Is there a spanner in the works?

Yesterday was a day very much about adoption in one form or another.

I contacted our Local Authority yesterday to chase up our application form and had a long conversation with the Social Worker who was reviewing our application.  It looks like things might not be quite as straightforward as we had hoped and I was reminded why so many people are put off the adoption process.  It wasn't so much the concerns that were being raised, because I can appreciate and even welcome those concerns and insights, but the negative approach that was initially taken without gaining further information and I was reminded of the horror stories we were told about on our preparation course of children killing the family pets or smearing their poo all over the walls and the anxiety that I felt around all this.  The Social Worker raised a concern that insufficient time had passed since we adopted Katie and that she might not cope with a new addition and might regress or experience difficulties with her attachment to us.  It was pointed out that a larger degree of second time adoptions fail.  I do agree with these concerns but I think they are issues that can be addressed in a home study when a full picture of our home situation is investigated, not during an initial phone call, particularly as Katie is a very well settled and well adjusted young lady who spent the first two years of her life in a busy foster home with lots of children.  

I have also reflected, since the conversation, of the different approaches taken by different Local Authorities because a friend of mine has recently been approved as a second time adopter and exactly the same amount of time has passed for her since the placement of her first child (bar one month) as us.  She and her husband have gone through the process with a neighbouring Local Authority however whose approach is very different.  

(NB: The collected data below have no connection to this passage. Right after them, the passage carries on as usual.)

**config.mk**
```make
export PLATFORM = sky130hd
export DESIGN_NAME = rob_top
export DESIGN_NICKNAME = d
export VERILOG_FILES = /design/src/common/rob_pkg.sv /design/src/rob/rob_ctrl.sv /design/src/rob/rob_bank.sv /design/src/rob/rob_commit.sv /design/src/rob_top.sv
export SDC_FILE = /design/constraint.sdc
export NUM_CORES = 1
export LEC_CHECK = 0
export ABC_CLOCK_PERIOD_IN_PS = 5000
export BUFFER_PORTS_ARGS = -buffer_cell sky130_fd_sc_hd__buf_2
export CAP_MARGIN = 10
export CORE_MARGIN = 2
export CORE_UTILIZATION = 50
export CTS_CLUSTER_DIAMETER = 50
export DETAILED_ROUTE_END_ITERATION = 10
export HOLD_SLACK_MARGIN = 0.02
export PLACE_DENSITY_LB_ADDON = 0.1
export SYNTH_ARGS = -nofsm -noshare
export SYNTH_HDL_FRONTEND = slang
export SYNTH_SLANG_ARGS = --single-unit
```
**constraint.sdc**
```tcl
create_clock -name clk -period 5 [get_ports clk]
set_input_delay 0 -clock clk [delete_from_list [all_inputs] [get_ports clk]]
set_output_delay 0 -clock clk [all_outputs]
set_load 0.02 [all_outputs]
```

As my conversation progressed however I felt the discussion became more positive and I felt that the Social Worker I was talking to appreciated that we had thought through a lot of these concerns already and that my answers allayed some of her concerns.  I highlighted that part of our reasoning for adopting a 2+ year old were because they could play and interact and build their own relationship together and also a toddler would not be held and cuddled as much as a baby would be, potentially sparking jealousy issues of the baby being held and cuddled more than Katie.  I also stressed that we were looking to add to our family around March 2013 when Katie would be nearly 5.5 years old and would have been placed with us over 3 years at that point and would also be, hopefully, completely settled in school by that time.  She said to me that they were wanting to start fast tracking people and the adoption process wasn't taking nearly as long as it used to.  A close friend of mine who is seeking to adopt again through the same Local Authority was told recently that it was around 8 months from preparation course to panel.  I am aware that the next prep course is January and that would still take things from January until September/October 2012.  That isn't a world away from our hopes of adopting in March 2013.  I was informed that adopters are being approached literally outside the approval panel doors so it sounds like things are moving very quickly but even then it still takes several months before you meet the child.  I discussed this with another close friend last night and she reminded me of the amount of emotional investment that goes into adopting a child in those early months and how our energy would be needed to make sure Katie was settling well in school.  We do need to keep that in mind but, at the same time, I don't want a huge age gap between Katie and her sister.  I have a large age gap between me and my sister and it hasn't always been easy, particularly when we were younger.  I don't want Katie to feel like the babysitter, I want them to have a real sister relationship and have similar experiences as much as possible.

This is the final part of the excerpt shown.